• _WHAT NEEDS TO BE DONE_:
Copy all records verbatim.

(Collected data)
=== Begin Enclosure ===

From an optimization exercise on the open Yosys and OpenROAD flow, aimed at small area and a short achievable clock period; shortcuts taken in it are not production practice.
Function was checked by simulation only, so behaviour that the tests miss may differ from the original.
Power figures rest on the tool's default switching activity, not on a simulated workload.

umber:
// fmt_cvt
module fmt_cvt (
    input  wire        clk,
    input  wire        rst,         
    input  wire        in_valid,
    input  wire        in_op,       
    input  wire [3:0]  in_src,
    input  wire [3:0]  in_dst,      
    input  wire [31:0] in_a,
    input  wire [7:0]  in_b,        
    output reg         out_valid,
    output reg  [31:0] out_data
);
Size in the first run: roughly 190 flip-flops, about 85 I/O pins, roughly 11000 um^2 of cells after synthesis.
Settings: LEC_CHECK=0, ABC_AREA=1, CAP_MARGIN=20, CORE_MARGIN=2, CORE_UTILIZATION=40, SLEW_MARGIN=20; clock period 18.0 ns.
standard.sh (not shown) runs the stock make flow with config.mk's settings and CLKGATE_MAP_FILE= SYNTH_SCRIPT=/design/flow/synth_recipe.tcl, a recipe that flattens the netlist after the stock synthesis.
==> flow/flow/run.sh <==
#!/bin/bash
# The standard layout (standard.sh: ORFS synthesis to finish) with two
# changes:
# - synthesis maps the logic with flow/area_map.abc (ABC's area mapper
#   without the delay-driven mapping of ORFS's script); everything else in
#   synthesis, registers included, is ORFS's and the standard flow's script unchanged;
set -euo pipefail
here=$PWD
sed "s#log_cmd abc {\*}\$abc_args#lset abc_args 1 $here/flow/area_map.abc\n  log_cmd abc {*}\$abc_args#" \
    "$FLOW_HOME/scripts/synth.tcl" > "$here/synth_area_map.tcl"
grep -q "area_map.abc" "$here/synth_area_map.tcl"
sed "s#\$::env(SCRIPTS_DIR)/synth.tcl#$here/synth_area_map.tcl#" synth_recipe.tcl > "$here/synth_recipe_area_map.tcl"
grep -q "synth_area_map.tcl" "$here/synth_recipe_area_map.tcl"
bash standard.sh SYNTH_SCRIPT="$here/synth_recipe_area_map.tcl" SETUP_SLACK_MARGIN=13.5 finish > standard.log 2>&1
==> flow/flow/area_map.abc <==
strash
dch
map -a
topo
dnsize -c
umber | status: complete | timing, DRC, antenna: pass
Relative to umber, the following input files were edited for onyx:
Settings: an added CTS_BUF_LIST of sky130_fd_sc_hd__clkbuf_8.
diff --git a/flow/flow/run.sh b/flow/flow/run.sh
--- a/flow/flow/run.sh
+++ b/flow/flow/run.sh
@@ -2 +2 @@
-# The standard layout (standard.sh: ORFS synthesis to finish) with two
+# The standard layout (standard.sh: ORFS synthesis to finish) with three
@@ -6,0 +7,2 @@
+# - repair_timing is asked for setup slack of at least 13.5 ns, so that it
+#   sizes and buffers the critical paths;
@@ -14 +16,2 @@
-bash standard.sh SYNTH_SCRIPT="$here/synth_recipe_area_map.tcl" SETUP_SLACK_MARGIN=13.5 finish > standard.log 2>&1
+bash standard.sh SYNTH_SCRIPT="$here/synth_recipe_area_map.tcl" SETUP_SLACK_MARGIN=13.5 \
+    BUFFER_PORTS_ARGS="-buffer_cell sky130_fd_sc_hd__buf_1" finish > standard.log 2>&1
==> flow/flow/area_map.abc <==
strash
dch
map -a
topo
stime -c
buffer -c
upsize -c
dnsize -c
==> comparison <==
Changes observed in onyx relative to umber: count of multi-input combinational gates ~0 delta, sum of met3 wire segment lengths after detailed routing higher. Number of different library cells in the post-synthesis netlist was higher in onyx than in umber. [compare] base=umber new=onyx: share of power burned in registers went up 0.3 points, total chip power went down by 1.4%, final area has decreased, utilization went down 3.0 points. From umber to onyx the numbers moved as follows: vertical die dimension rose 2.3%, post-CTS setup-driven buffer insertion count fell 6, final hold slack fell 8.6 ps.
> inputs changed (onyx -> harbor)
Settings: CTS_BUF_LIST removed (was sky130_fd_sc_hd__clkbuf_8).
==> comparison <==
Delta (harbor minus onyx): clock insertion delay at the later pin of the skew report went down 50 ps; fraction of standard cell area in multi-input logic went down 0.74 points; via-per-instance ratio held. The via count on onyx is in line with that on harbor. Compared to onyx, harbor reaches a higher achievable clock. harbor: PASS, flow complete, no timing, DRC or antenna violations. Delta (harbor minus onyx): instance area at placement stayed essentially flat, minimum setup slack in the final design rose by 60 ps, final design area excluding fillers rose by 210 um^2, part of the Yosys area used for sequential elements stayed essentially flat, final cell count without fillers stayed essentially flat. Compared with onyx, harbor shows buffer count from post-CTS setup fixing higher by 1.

=== End Enclosure ===

• _FINISHED EXERCISE_:
From an optimization exercise on the open Yosys and OpenROAD flow, aimed at small area and a short achievable clock period; shortcuts taken in it are not production practice.
Function was checked by simulation only, so behaviour that the tests miss may differ from the original.
Power figures rest on the tool's default switching activity, not on a simulated workload.

umber:
// fmt_cvt
module fmt_cvt (
    input  wire        clk,
    input  wire        rst,         
    input  wire        in_valid,
    input  wire        in_op,       
    input  wire [3:0]  in_src,
    input  wire [3:0]  in_dst,      
    input  wire [31:0] in_a,
    input  wire [7:0]  in_b,        
    output reg         out_valid,
    output reg  [31:0] out_data
);
Size in the first run: roughly 190 flip-flops, about 85 I/O pins, roughly 11000 um^2 of cells after synthesis.
Settings: LEC_CHECK=0, ABC_AREA=1, CAP_MARGIN=20, CORE_MARGIN=2, CORE_UTILIZATION=40, SLEW_MARGIN=20; clock period 18.0 ns.
standard.sh (not shown) runs the stock make flow with config.mk's settings and CLKGATE_MAP_FILE= SYNTH_SCRIPT=/design/flow/synth_recipe.tcl, a recipe that flattens the netlist after the stock synthesis.
==> flow/flow/run.sh <==
#!/bin/bash
# The standard layout (standard.sh: ORFS synthesis to finish) with two
# changes:
# - synthesis maps the logic with flow/area_map.abc (ABC's area mapper
#   without the delay-driven mapping of ORFS's script); everything else in
#   synthesis, registers included, is ORFS's and the standard flow's script unchanged;
set -euo pipefail
here=$PWD
sed "s#log_cmd abc {\*}\$abc_args#lset abc_args 1 $here/flow/area_map.abc\n  log_cmd abc {*}\$abc_args#" \
    "$FLOW_HOME/scripts/synth.tcl" > "$here/synth_area_map.tcl"
grep -q "area_map.abc" "$here/synth_area_map.tcl"
sed "s#\$::env(SCRIPTS_DIR)/synth.tcl#$here/synth_area_map.tcl#" synth_recipe.tcl > "$here/synth_recipe_area_map.tcl"
grep -q "synth_area_map.tcl" "$here/synth_recipe_area_map.tcl"
bash standard.sh SYNTH_SCRIPT="$here/synth_recipe_area_map.tcl" SETUP_SLACK_MARGIN=13.5 finish > standard.log 2>&1
==> flow/flow/area_map.abc <==
strash
dch
map -a
topo
dnsize -c
umber | status: complete | timing, DRC, antenna: pass
Relative to umber, the following input files were edited for onyx:
Settings: an added CTS_BUF_LIST of sky130_fd_sc_hd__clkbuf_8.
diff --git a/flow/flow/run.sh b/flow/flow/run.sh
--- a/flow/flow/run.sh
+++ b/flow/flow/run.sh
@@ -2 +2 @@
-# The standard layout (standard.sh: ORFS synthesis to finish) with two
+# The standard layout (standard.sh: ORFS synthesis to finish) with three
@@ -6,0 +7,2 @@
+# - repair_timing is asked for setup slack of at least 13.5 ns, so that it
+#   sizes and buffers the critical paths;
@@ -14 +16,2 @@
-bash standard.sh SYNTH_SCRIPT="$here/synth_recipe_area_map.tcl" SETUP_SLACK_MARGIN=13.5 finish > standard.log 2>&1
+bash standard.sh SYNTH_SCRIPT="$here/synth_recipe_area_map.tcl" SETUP_SLACK_MARGIN=13.5 \
+    BUFFER_PORTS_ARGS="-buffer_cell sky130_fd_sc_hd__buf_1" finish > standard.log 2>&1
==> flow/flow/area_map.abc <==
strash
dch
map -a
topo
stime -c
buffer -c
upsize -c
dnsize -c
==> comparison <==
Changes observed in onyx relative to umber: count of multi-input combinational gates ~0 delta, sum of met3 wire segment lengths after detailed routing higher. Number of different library cells in the post-synthesis netlist was higher in onyx than in umber. [compare] base=umber new=onyx: share of power burned in registers went up 0.3 points, total chip power went down by 1.4%, final area has decreased, utilization went down 3.0 points. From umber to onyx the numbers moved as follows: vertical die dimension rose 2.3%, post-CTS setup-driven buffer insertion count fell 6, final hold slack fell 8.6 ps.
> inputs changed (onyx -> harbor)
Settings: CTS_BUF_LIST removed (was sky130_fd_sc_hd__clkbuf_8).
==> comparison <==
Delta (harbor minus onyx): clock insertion delay at the later pin of the skew report went down 50 ps; fraction of standard cell area in multi-input logic went down 0.74 points; via-per-instance ratio held. The via count on onyx is in line with that on harbor. Compared to onyx, harbor reaches a higher achievable clock. harbor: PASS, flow complete, no timing, DRC or antenna violations. Delta (harbor minus onyx): instance area at placement stayed essentially flat, minimum setup slack in the final design rose by 60 ps, final design area excluding fillers rose by 210 um^2, part of the Yosys area used for sequential elements stayed essentially flat, final cell count without fillers stayed essentially flat. Compared with onyx, harbor shows buffer count from post-CTS setup fixing higher by 1.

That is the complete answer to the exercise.